◆ What is needed ◆
In the records below, find the line containing "and2_1 | 11 | 11 |"; give it again exactly, along with every line that follows, and nothing else.

◆ Source data ◆

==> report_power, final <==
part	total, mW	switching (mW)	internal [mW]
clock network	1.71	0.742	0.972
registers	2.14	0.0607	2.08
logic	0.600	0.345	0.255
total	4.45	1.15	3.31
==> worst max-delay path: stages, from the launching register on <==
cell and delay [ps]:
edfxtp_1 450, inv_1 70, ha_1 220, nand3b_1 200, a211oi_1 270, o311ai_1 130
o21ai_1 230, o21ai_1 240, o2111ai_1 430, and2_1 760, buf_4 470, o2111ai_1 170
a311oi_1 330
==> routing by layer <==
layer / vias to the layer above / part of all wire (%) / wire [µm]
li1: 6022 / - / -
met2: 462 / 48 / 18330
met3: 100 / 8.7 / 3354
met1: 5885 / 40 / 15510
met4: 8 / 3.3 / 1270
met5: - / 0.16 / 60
<file path="src/hw/rtl/bdh_pkg.sv">
// ----------------------------------------------------------------------------
// bdh_pkg
// shared types and constants for the button debounce and hold detector
// ----------------------------------------------------------------------------
package bdh_pkg;

    // field widths
    localparam int LevelBits   = 2;
    localparam int LevelIdxW   = 1;
    localparam int TickW       = 16;
    localparam int CfgDataW    = 16;
    localparam int CfgAddrW    = 1;

    // register reset values and defaults
    localparam int DefaultButtons = 2;
    localparam logic [TickW-1:0] DefaultBounce = 16'd20;
    localparam logic [TickW-1:0] DefaultHold   = 16'd1000;
    localparam logic [TickW-1:0] TickMax       = 16'hFFFF;

    // register indexes
    localparam logic [CfgAddrW-1:0] RegBounceTicks = 1'd0;
    localparam logic [CfgAddrW-1:0] RegHoldTicks   = 1'd1;

    typedef enum logic [1:0] {
        PH_RELEASED        = 2'd0,
        PH_PRESS_PENDING   = 2'd1,
        PH_PRESSED         = 2'd2,
        PH_RELEASE_PENDING = 2'd3
    } phase_t;

    typedef enum logic [1:0] {
        EV_NONE  = 2'd0,
        EV_PRESS = 2'd1,
        EV_HOLD  = 2'd2
    } event_t;

    // result of one tick step
    typedef struct packed {
        phase_t machine_state;
        logic   event_button;
        event_t event_kind;
    } result_t;

endpackage

</file>
<file path="src/hw/rtl/bdh_core.sv">
// ----------------------------------------------------------------------------
// bdh_core
// debounce state machine, tick counter and event latch, one step per tick
// ----------------------------------------------------------------------------
module bdh_core #(
    parameter int NUM_BUTTONS = bdh_pkg::DefaultButtons
) (
    input  logic                           clk,
    input  logic                           rst_n,
    input  logic                           step,
    input  logic [bdh_pkg::LevelBits-1:0]  button_levels,
    input  logic                           clear_event,
    input  logic [bdh_pkg::TickW-1:0]      bounce_ticks,
    input  logic [bdh_pkg::TickW-1:0]      hold_ticks,
    output bdh_pkg::result_t               result
);

    localparam int BtnW  = (NUM_BUTTONS > 1) ? $clog2(NUM_BUTTONS) : 1;
    localparam int ScanN = (NUM_BUTTONS < bdh_pkg::LevelBits) ? NUM_BUTTONS
                                                              : bdh_pkg::LevelBits;

    bdh_pkg::phase_t             phase_reg, phase_next;
    logic [bdh_pkg::TickW-1:0]   elapsed_reg, elapsed_next;
    logic [BtnW-1:0]             tracked_reg, tracked_next;
    bdh_pkg::event_t             latched_reg, latched_next;
    logic [BtnW-1:0]             lbutton_reg, lbutton_next;

    logic [bdh_pkg::TickW-1:0]   elapsed_inc;
    logic                        any_pressed;
    logic [BtnW-1:0]             pick;
    logic                        tracked_pressed;
    logic                        bounce_done;
    logic                        hold_done;

    // saturating tick count, lowest active button, level of tracked button
    always_comb
    begin
        elapsed_inc = (elapsed_reg != bdh_pkg::TickMax) ? elapsed_reg + 1'b1 : elapsed_reg;
        bounce_done = (elapsed_inc >= bounce_ticks);
        hold_done   = (elapsed_inc >= hold_ticks);
        any_pressed = 1'b0;
        pick        = '0;
        for (int i = ScanN - 1; i >= 0; i--)
        begin
            if (!button_levels[i])
            begin
                any_pressed = 1'b1;
                pick        = BtnW'(i);
            end
        end
        if (32'(tracked_reg) < bdh_pkg::LevelBits)
            tracked_pressed = !button_levels[tracked_reg[bdh_pkg::LevelIdxW-1:0]];
        else
            tracked_pressed = 1'b0;
    end

    // next state
    always_comb
    begin
        phase_next = phase_reg;
        case (phase_reg)
            bdh_pkg::PH_RELEASED:
            begin
                if (any_pressed)
                    phase_next = bdh_pkg::PH_PRESS_PENDING;
            end
            bdh_pkg::PH_PRESS_PENDING:
            begin
                if (bounce_done)
                    phase_next = tracked_pressed ? bdh_pkg::PH_PRESSED
                                                 : bdh_pkg::PH_RELEASED;
            end
            bdh_pkg::PH_PRESSED:
            begin
                if (!tracked_pressed)
                    phase_next = bdh_pkg::PH_RELEASE_PENDING;
            end
            bdh_pkg::PH_RELEASE_PENDING:
            begin
                if (bounce_done)
                    phase_next = tracked_pressed ? bdh_pkg::PH_PRESSED
                                                 : bdh_pkg::PH_RELEASED;
            end
            default:
                phase_next = bdh_pkg::PH_RELEASED;
        endcase
    end

    // counter, tracked button and event latch
    always_comb
    begin
        elapsed_next = elapsed_inc;
        tracked_next = tracked_reg;
        latched_next = clear_event ? bdh_pkg::EV_NONE : latched_reg;
        lbutton_next = clear_event ? '0 : lbutton_reg;
        case (phase_reg)
            bdh_pkg::PH_RELEASED:
            begin
                if (any_pressed)
                begin
                    tracked_next = pick;
                    elapsed_next = '0;
                end
            end
            bdh_pkg::PH_PRESS_PENDING:
            begin
                if (bounce_done && tracked_pressed)
                    elapsed_next = '0;
            end
            bdh_pkg::PH_PRESSED:
            begin
                if (hold_done)
                begin
                    latched_next = bdh_pkg::EV_HOLD;
                    lbutton_next = tracked_reg;
                    elapsed_next = '0;
                end
                if (!tracked_pressed)
                    elapsed_next = '0;
            end
            bdh_pkg::PH_RELEASE_PENDING:
            begin
                if (bounce_done && !tracked_pressed)
                begin
                    latched_next = bdh_pkg::EV_PRESS;
                    lbutton_next = tracked_reg;
                end
            end
            default:
                elapsed_next = elapsed_inc;
        endcase
    end

    // outputs show the state after the step
    always_comb
    begin
        result.machine_state = phase_next;
        result.event_kind    = latched_next;
        result.event_button  = lbutton_next[0];
    end

    always_ff @(posedge clk or negedge rst_n)
    begin
        if (!rst_n)
        begin
            phase_reg   <= bdh_pkg::PH_RELEASED;
            elapsed_reg <= '0;
            tracked_reg <= '0;
            latched_reg <= bdh_pkg::EV_NONE;
            lbutton_reg <= '0;
        end
        else if (step)
        begin
            phase_reg   <= phase_next;
            elapsed_reg <= elapsed_next;
            tracked_reg <= tracked_next;
            latched_reg <= latched_next;
            lbutton_reg <= lbutton_next;
        end
    end

`ifndef SYNTHESIS
    // a press has to pass the pending phase first
    a_no_skip_pending: assert property (@(posedge clk) disable iff (!rst_n)
        (step && phase_reg == bdh_pkg::PH_RELEASED)
        |=> (phase_reg != bdh_pkg::PH_PRESSED && phase_reg != bdh_pkg::PH_RELEASE_PENDING))
        else $error("released phase jumped past press pending");

    // state holds while no tick is stepped
    a_hold_when_idle: assert property (@(posedge clk) disable iff (!rst_n)
        !step |=> ($stable(phase_reg) && $stable(elapsed_reg) && $stable(latched_reg)))
        else $error("state changed without a tick");

    // counter restarts, counts by one or sits at saturation
    a_counter_step: assert property (@(posedge clk) disable iff (!rst_n)
        step |=> (elapsed_reg == '0
                  || elapsed_reg == $past(elapsed_reg) + 1'b1
                  || (elapsed_reg == bdh_pkg::TickMax && $past(elapsed_reg) == bdh_pkg::TickMax)))
        else $error("tick counter moved by more than one");

    // a press event is only latched on leaving release pending
    a_press_source: assert property (@(posedge clk) disable iff (!rst_n)
        (step && latched_next == bdh_pkg::EV_PRESS && latched_reg != bdh_pkg::EV_PRESS)
        |-> (phase_reg == bdh_pkg::PH_RELEASE_PENDING && phase_next == bdh_pkg::PH_RELEASED))
        else $error("press event latched outside a confirmed release");
`endif

endmodule

</file>
<file path="src/hw/rtl/button_debounce_hold_detector.sv">
// ----------------------------------------------------------------------------
// button_debounce_hold_detector
// debounces active-low buttons and reports press and long-press events
// ----------------------------------------------------------------------------
// Every request on the input stream is one millisecond tick carrying the raw
// button levels and a clear flag; every tick gives exactly one result with the
// latched event, its button and the debounce state after that tick. The block
// takes one tick per clock cycle while the consumer keeps up: the tick lands
// in an input register, the whole debounce step (saturating tick counter,
// lowest-button pick, bounce and hold compares) runs in one pass of logic in
// bdh_core, and the answer is held in the result register. Both stages advance
// together whenever the result register is empty or being taken, so a full
// stream rate is kept while the consumer keeps up. bounce_ticks and hold_ticks
// are written through the cfg port; the user must write them only while the
// stream is idle, which the block itself does not enforce.
module button_debounce_hold_detector #(
    parameter int NUM_BUTTONS = bdh_pkg::DefaultButtons
) (
    input  logic                          clk,
    input  logic                          rst_n,

    // tick input: [1:0] button_levels, [2] clear_event, [7:3] zero
    input  logic                          s_axis_tvalid,
    output logic                          s_axis_tready,
    input  logic [7:0]                    s_axis_tdata,

    // result output: [1:0] event_kind, [2] event_button, [4:3] machine_state,
    // [7:5] zero
    output logic                          m_axis_tvalid,
    input  logic                          m_axis_tready,
    output logic [7:0]                    m_axis_tdata,

    // register write port
    input  logic                          cfg_wr_en,
    input  logic [bdh_pkg::CfgAddrW-1:0]  cfg_addr,
    input  logic [bdh_pkg::CfgDataW-1:0]  cfg_wdata
);

    // config registers
    logic [bdh_pkg::TickW-1:0]     bounce_reg;
    logic [bdh_pkg::TickW-1:0]     hold_reg;

    // input stage
    logic                          in_valid_reg;
    logic [bdh_pkg::LevelBits-1:0] levels_reg;
    logic                          clear_reg;

    // result stage
    logic                          out_valid_reg;
    bdh_pkg::result_t              out_reg;

    bdh_pkg::result_t              step_result;
    logic                          advance;

    // a tick moves into the result register when that slot frees up
    assign advance       = in_valid_reg && (!out_valid_reg || m_axis_tready);
    assign s_axis_tready = !in_valid_reg || advance;

    always_ff @(posedge clk or negedge rst_n)
    begin
        if (!rst_n)
        begin
            bounce_reg <= bdh_pkg::DefaultBounce;
            hold_reg   <= bdh_pkg::DefaultHold;
        end
        else if (cfg_wr_en)
        begin
            case (cfg_addr)
                bdh_pkg::RegBounceTicks: bounce_reg <= cfg_wdata;
                bdh_pkg::RegHoldTicks:   hold_reg   <= cfg_wdata;
                default:                 bounce_reg <= bounce_reg;
            endcase
        end
    end

    // input register
    always_ff @(posedge clk or negedge rst_n)
    begin
        if (!rst_n)
            in_valid_reg <= 1'b0;
        else if (s_axis_tready)
            in_valid_reg <= s_axis_tvalid;
    end

    always_ff @(posedge clk)
    begin
        if (s_axis_tready && s_axis_tvalid)
        begin
            levels_reg <= s_axis_tdata[bdh_pkg::LevelBits-1:0];
            clear_reg  <= s_axis_tdata[bdh_pkg::LevelBits];
        end
    end

    bdh_core #(
        .NUM_BUTTONS (NUM_BUTTONS)
    ) u_core (
        .clk           (clk),
        .rst_n         (rst_n),
        .step          (advance),
        .button_levels (levels_reg),
        .clear_event   (clear_reg),
        .bounce_ticks  (bounce_reg),
        .hold_ticks    (hold_reg),
        .result        (step_result)
    );

    // result register
    always_ff @(posedge clk or negedge rst_n)
    begin
        if (!rst_n)
            out_valid_reg <= 1'b0;
        else if (advance)
            out_valid_reg <= 1'b1;
        else if (m_axis_tready)
            out_valid_reg <= 1'b0;
    end

    always_ff @(posedge clk)
    begin
        if (advance)
            out_reg <= step_result;
    end

    assign m_axis_tvalid = out_valid_reg;
    assign m_axis_tdata  = {3'b000, out_reg.machine_state, out_reg.event_button,
                            out_reg.event_kind};

`ifndef SYNTHESIS
    // a waiting result is never overwritten
    a_result_kept: assert property (@(posedge clk) disable iff (!rst_n)
        (m_axis_tvalid && !m_axis_tready) |=> (m_axis_tvalid && $stable(m_axis_tdata)))
        else $error("stalled result changed");

    // a held tick blocks the input only while the output stalls
    a_ready_rule: assert property (@(posedge clk) disable iff (!rst_n)
        !s_axis_tready |-> (in_valid_reg && out_valid_reg && !m_axis_tready))
        else $error("input stalled without output backpressure");

    // every stepped tick shows up as a result on the next cycle
    a_step_to_result: assert property (@(posedge clk) disable iff (!rst_n)
        advance |=> m_axis_tvalid)
        else $error("stepped tick produced no result");
`endif

endmodule
</file>
--- config.mk ---
export PLATFORM = sky130hd
export DESIGN_NAME = sccc_front
export DESIGN_NICKNAME = d
export VERILOG_FILES = /design/src/hdl/sccc_pkg.sv /design/src/hdl/sccc_front.sv
export SDC_FILE = /design/constraint.sdc
export NUM_CORES = 1
export LEC_CHECK = 0
export ABC_CLOCK_PERIOD_IN_PS = 3700
export BUFFER_PORTS_ARGS = -buffer_cell sky130_fd_sc_hd__buf_2
export CORE_UTILIZATION = 60
export DETAILED_ROUTE_END_ITERATION = 10
export MAX_ROUTING_LAYER = met4
export PLACE_DENSITY = 0.82
export SLEW_MARGIN = 10
export SYNTH_ARGS = -nofsm -noshare
export SYNTH_HDL_FRONTEND = slang
export SYNTH_SLANG_ARGS = --single-unit
export TNS_END_PERCENT = 10
--- constraint.sdc ---
create_clock -name clk -period 3.7 [get_ports clk]
set_input_delay 0.37 -clock clk [delete_from_list [all_inputs] [get_ports clk]]
set_output_delay 0.37 -clock clk [all_outputs]
set_load 0.02 [all_outputs]
--- src/hdl/sccc_pkg.sv ---
// Shared types, constants and lookup functions of the sequence composition counter.
package sccc_pkg;

  localparam int SEQ_W    = 32;
  localparam int TOT_W    = 40;
  localparam int CNT_W    = (SEQ_W > TOT_W) ? SEQ_W : TOT_W;
  localparam int NSLOT    = 22;
  localparam int SLOT_W   = 5;
  localparam int NUC_ROWS = 6;
  localparam int PCT_W    = 14;
  localparam int OUT_W    = 40;
  localparam int SEEN_W   = 32;
  localparam int Q_DEPTH  = 4;
  localparam int QPTR_W   = 2;
  localparam int STEP_W   = 4;

  localparam logic [PCT_W-1:0]  PCT_SCALE = 14'd10000;
  localparam logic [SLOT_W-1:0] SLOT_X    = 5'd19;
  localparam logic [SLOT_W-1:0] SLOT_N    = 5'd4;
  localparam logic [SLOT_W-1:0] SLOT_C    = 5'd1;
  localparam logic [SLOT_W-1:0] SLOT_G    = 5'd2;
  localparam logic [SLOT_W-1:0] ROW_GC    = 5'd6;
  localparam logic [SLOT_W-1:0] ROW_PLAST = 5'd21;

  typedef enum logic [1:0] {
    K_SYM     = 2'd0,
    K_SEQ_END = 2'd1,
    K_ALL_END = 2'd2,
    K_UNUSED  = 2'd3
  } kind_t;

  typedef struct packed {
    kind_t             kind;
    logic [SLOT_W-1:0] slot;
  } item_t;

  typedef struct packed {
    logic  valid;
    item_t item;
  } q_head_t;

  typedef enum logic [1:0] {
    B_IDLE = 2'd0,
    B_MUL  = 2'd1,
    B_DIV  = 2'd2,
    B_EMIT = 2'd3
  } bstate_t;

  localparam logic [7:0] PROT_ALPHA [NSLOT] = '{
    8'h41, 8'h43, 8'h44, 8'h45, 8'h46, 8'h47, 8'h48, 8'h49, 8'h4B, 8'h4C, 8'h4D,
    8'h4E, 8'h50, 8'h51, 8'h52, 8'h53, 8'h54, 8'h56, 8'h57, 8'h58, 8'h59, 8'h2A
  };
  localparam logic [7:0] NUC_ALPHA [NUC_ROWS] = '{
    8'h41, 8'h43, 8'h47, 8'h54, 8'h4E, 8'h2D
  };

  function automatic logic [SLOT_W-1:0] slot_of(input logic prot, input logic [7:0] ch);
    logic [7:0]        up;
    logic [SLOT_W-1:0] s;
    up = ch;
    if (ch >= 8'h61 && ch <= 8'h7A) up = ch - 8'h20;
    if (prot) begin
      s = SLOT_X;
      for (int i = 0; i < NSLOT; i++) begin
        if (PROT_ALPHA[i] == up) s = SLOT_W'(i);
      end
    end else begin
      s = SLOT_N;
      for (int i = 0; i < NUC_ROWS; i++) begin
        if (NUC_ALPHA[i] == up) s = SLOT_W'(i);
      end
    end
    return s;
  endfunction

  function automatic logic [7:0] row_code(input logic prot, input logic [SLOT_W-1:0] row);
    logic [7:0] c;
    c = 8'h00;
    if (prot) begin
      if (row < SLOT_W'(NSLOT)) c = PROT_ALPHA[row];
    end else begin
      if (row < SLOT_W'(NUC_ROWS)) c = NUC_ALPHA[row[2:0]];
    end
    return c;
  endfunction

endpackage

--- src/hdl/sccc_front.sv ---
// Front end: classifies incoming items into alphabet slots and queues them.
module sccc_front (
  input  logic             clk,
  input  logic             rst_n,
  input  logic             push,
  output logic             full,
  input  logic [1:0]       in_kind,
  input  logic [7:0]       in_symbol,
  input  logic             prot_mode,
  input  logic             deq,
  output sccc_pkg::q_head_t head
);
  import sccc_pkg::*;

  item_t              mem_r [Q_DEPTH];
  logic [QPTR_W-1:0]  wr_ptr_r, wr_ptr_nxt, rd_ptr_r, rd_ptr_nxt;
  logic [QPTR_W:0]    fill_r, fill_nxt;
  logic               enq, do_deq;
  item_t              new_item;

  assign full   = (fill_r == (QPTR_W+1)'(Q_DEPTH));
  assign do_deq = deq && (fill_r != '0);
  // The unused kind is accepted but never enters the queue.
  assign enq    = push && !full && (kind_t'(in_kind) != K_UNUSED);

  always_comb begin
    new_item.kind = kind_t'(in_kind);
    new_item.slot = slot_of(prot_mode, in_symbol);
    wr_ptr_nxt    = enq ? wr_ptr_r + 1'b1 : wr_ptr_r;
    rd_ptr_nxt    = do_deq ? rd_ptr_r + 1'b1 : rd_ptr_r;
    fill_nxt      = fill_r + (QPTR_W+1)'(enq) - (QPTR_W+1)'(do_deq);
  end

  always_ff @(posedge clk) begin
    if (!rst_n) begin
      wr_ptr_r <= '0;
      rd_ptr_r <= '0;
      fill_r   <= '0;
    end else begin
      wr_ptr_r <= wr_ptr_nxt;
      rd_ptr_r <= rd_ptr_nxt;
      fill_r   <= fill_nxt;
    end
  end

  always_ff @(posedge clk) begin
    if (enq) mem_r[wr_ptr_r] <= new_item;
  end

  assign head.valid = (fill_r != '0);
  assign head.item  = mem_r[rd_ptr_r];

endmodule

==> qor.yml <==
htree_levels: 2
seqCellArea_sq_mm: 0.00102
pwr_density_cell_mw_per_mm2: 523
dieArea_sq_mm: 0.00344
core_sq_mm: 0.00305
tightestPinTransition_ns: 0.472
synth_top_area_frac: 0.436
hold_ws_ns: 0.292
maxSlewHeadroom: 0.685
setup_viol: 0
wl_met2_mm: 1.66
critPathMaxStageDelay_ns: 0.44
min_from: "in_kind[1]"
ir_drop_v: 0.000199
io_buffers: 23
drc: 0
ys_ff_latch: 37
syn_inst: 151
wl_per_cell_um: 14.7
initial_core_util: 0.631
postCtsSetupRepairBufs: 0
first_iter_violations: 39
critPathTopFamily: "adder cells"
fp.dieH_um: 58.7
reg2reg_to: "fill_r[2]"
endpoint_kind: "flop"
io_pins: 24
cts_tree: "done"
via_per_inst: 5.57
critPathKind: "flop to flop"
rsz0062_at_grt: "no"
cts_sinks: 37
netlist_top_cells_area: "edfxtp_1 (44%), dfxtp_1 (9.4%), mux4_2 (8.2%)"
grt_max_degree: 19
max_cap_viol_count: 0
routed_wl_mm: 3.20
ant_nets: 0
syn_nets: 174
yosysMostFrequentCell: "edfxtp_1"
r2r_cells: 11
holdBufCountCts: 0
critPathMaxFanout: 7
yosysWarnings: 0
path_cells: "nor3b_1 -> nor2_1 -> inv_1 -> ha_1 -> inv_1 -> ha_1 -> inv_1 -> fa_1 -> xnor2_1 -> xnor2_1 -> and2_1"
nets: 196
hpwl_mm: 2.34
netlist_area_sq_mm: 0.00193
fill_cells: 240
path_clk_slew_ns: 0.11
antenna_found_initial: 0
setup_tns_ns: 0
fp.dieW_um: 58.7
vias: 1215
r2r_slack_ns: 1.29
top_layer_used: "met4"
holdCritPathClass: "input port to flop"
ys_types: 43
grt_pass1_wl_mm: 5.24
routed-wl-met3_um: 84
area_delta_synth_final_pct: 9.42
post-route-period-util: 0.652
fin_skew_ns: 0.0125
synth-edff-count: 28
crit_top_cell: "inv_1"
multi_input_area_sq_um: 838
syn_area_per_cell_sq_um: 12.8
grt_use_total: 0.214
diodes: 0
cts_resized: 0
maxSlewViolCount: 0
status: "completed"
fin_crit_ns: 2.41
synth_flop_cell: "edfxtp_1"
r2r_start: "fill_r[1]"
clock_path_buffers: 2
place.gp.congestion: 0.859
synth_common_cells: "edfxtp_1 (28), and2_1 (11), dfxtp_1 (9), nand2_1 (9), nor2_1 (8)"
path_buf_inv: 3
fmax_mhz: 414
cp-start-kind: "flop"
root_buffer: "clkbuf_4"
firstDrtPassIters: 4
post-route-util: 0.691
crit_slowest_cell: "dfxtp_1"
yosysSeqAreaShare: 0.530
cp.arrival_ns: 2.63
grt_overflow: 0
worstHoldEndpoint: "mem_r[1][6]"
synth_top_cell_by_area: "edfxtp_1"
clock_latency_ns: 0.32
async_flop_share: 0
hold_viol: 0
p_leak_nw: 0.792
drive_gt1_frac: 0.241
required_ns: 3.92
met1_length_mm: 1.44
row_count: 20
min_path_cells: 1
cts_buffers: 5
grt_pass1_vias: 1137
-- how the worst max path moves through the flow --
stage | cells after the start | start | to | slack [ns]
after floorplan | 11 | fill_r[1] | fill_r[2] | 1.11
after global placement | 13 | in_kind[0] | fill_r[2] | 1.31
after detailed placement | 13 | in_kind[0] | fill_r[2] | 1.24
after CTS | 11 | fill_r[1] | fill_r[2] | 1.28
after global routing | 11 | fill_r[1] | fill_r[2] | 1.07
final | 11 | fill_r[1] | fill_r[2] | 1.29
-- logic make-up after synthesis --
kind of cell | count (synthesis) | synth area share
adders and majority gates | 8 | 0.0558
xor gates and xnor gates | 6 | 0.0273
buffers and inverters | 16 | 0.0351
DFF | 37 | 0.530
AOI/OAI and AO/OA | 27 | 0.114
muxes | 12 | 0.108
and+or+nand+nor | 45 | 0.129
-- per-stage QoR --
stage / cells / total power (W) / cell area [sq um] / worst slack (ns)
floorplan: 151 / 0.000828 / 1930 / 1.11
global placement: 210 / 0.000906 / 2060 / 1.31
global route: 218 / 0.00117 / 2110 / 1.07
CTS: 218 / 0.00111 / 2110 / 1.28
detailed placement: 210 / 0.000927 / 2060 / 1.24
finish: 218 / 0.00110 / 2110 / 1.29
-- report_power, final --
group	total, W	switching (W)	internal (W)	leakage, nW
sequential	0.000551	0.0000477	0.000503	0.331
combinational	0.000362	0.000191	0.000172	0.434
clock	0.000189	0.000116	0.0000731	0.0269
-- cell type report --
type,count,area share
Sequential cell,37,0.484
Multi-Input combinational cell,98,0.398
Timing Repair Buffer,23,0.0546
Tap cell,44,0.0261
Clock buffer,7,0.0214
Inverter,8,0.0142
Clock inverter,1,0.00178
-- state kept, by name, indices dropped and copies added (netlist names), named ones only --
| signal | count |
|---|---|
| mem_r | 28 |
| rd_ptr_r | 2 |
| fill_r | 3 |
| wr_ptr_r | 2 |
-- metal layers --
layer | up-vias | track usage
met2 | 26 | 0.346
met4 | 0 | 0.0714
met3 | 2 | 0.0462
met1 | 583 | 0.270
li1 | 604 | -
met5 | - | -
-- worst reg2reg max path, cell delays in order (launching register included) --
cell     delay, ns
dfxtp_1       0.44
nor3b_1       0.11
nor2_1        0.36
inv_1         0.09
ha_1          0.29
inv_1         0.06
ha_1          0.13
inv_1         0.04
fa_1          0.37
xnor2_1       0.15
xnor2_1       0.12
and2_1        0.16
-- cells in the final DEF, fill, tap and decap left out, types with 4 or more instances in the layout --
| master | Yosys | final |
|---|---|---|
| mux4_2 | 7 | 7 |
| ha_1 | 7 | 7 |
| nand2_1 | 9 | 9 |
| o21ai_0 | 7 | 7 |
| edfxtp_1 | 28 | 28 |
| mux2i_1 | 4 | 4 |
| nor2b_1 | 4 | 4 |
| buf_2 | 0 | 23 |
| and2_1 | 11 | 11 |
| dfxtp_1 | 9 | 9 |
| nor2_1 | 8 | 8 |
| inv_1 | 7 | 7 |
| xnor2_1 | 5 | 5 |
| clkbuf_4 | 0 | 5 |
| a21oi_1 | 4 | 4 |
Power figures use the tool's default switching activity.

◆ Output ◆
| and2_1 | 11 | 11 |
| dfxtp_1 | 9 | 9 |
| nor2_1 | 8 | 8 |
| inv_1 | 7 | 7 |
| xnor2_1 | 5 | 5 |
| clkbuf_4 | 0 | 5 |
| a21oi_1 | 4 | 4 |
Power figures use the tool's default switching activity.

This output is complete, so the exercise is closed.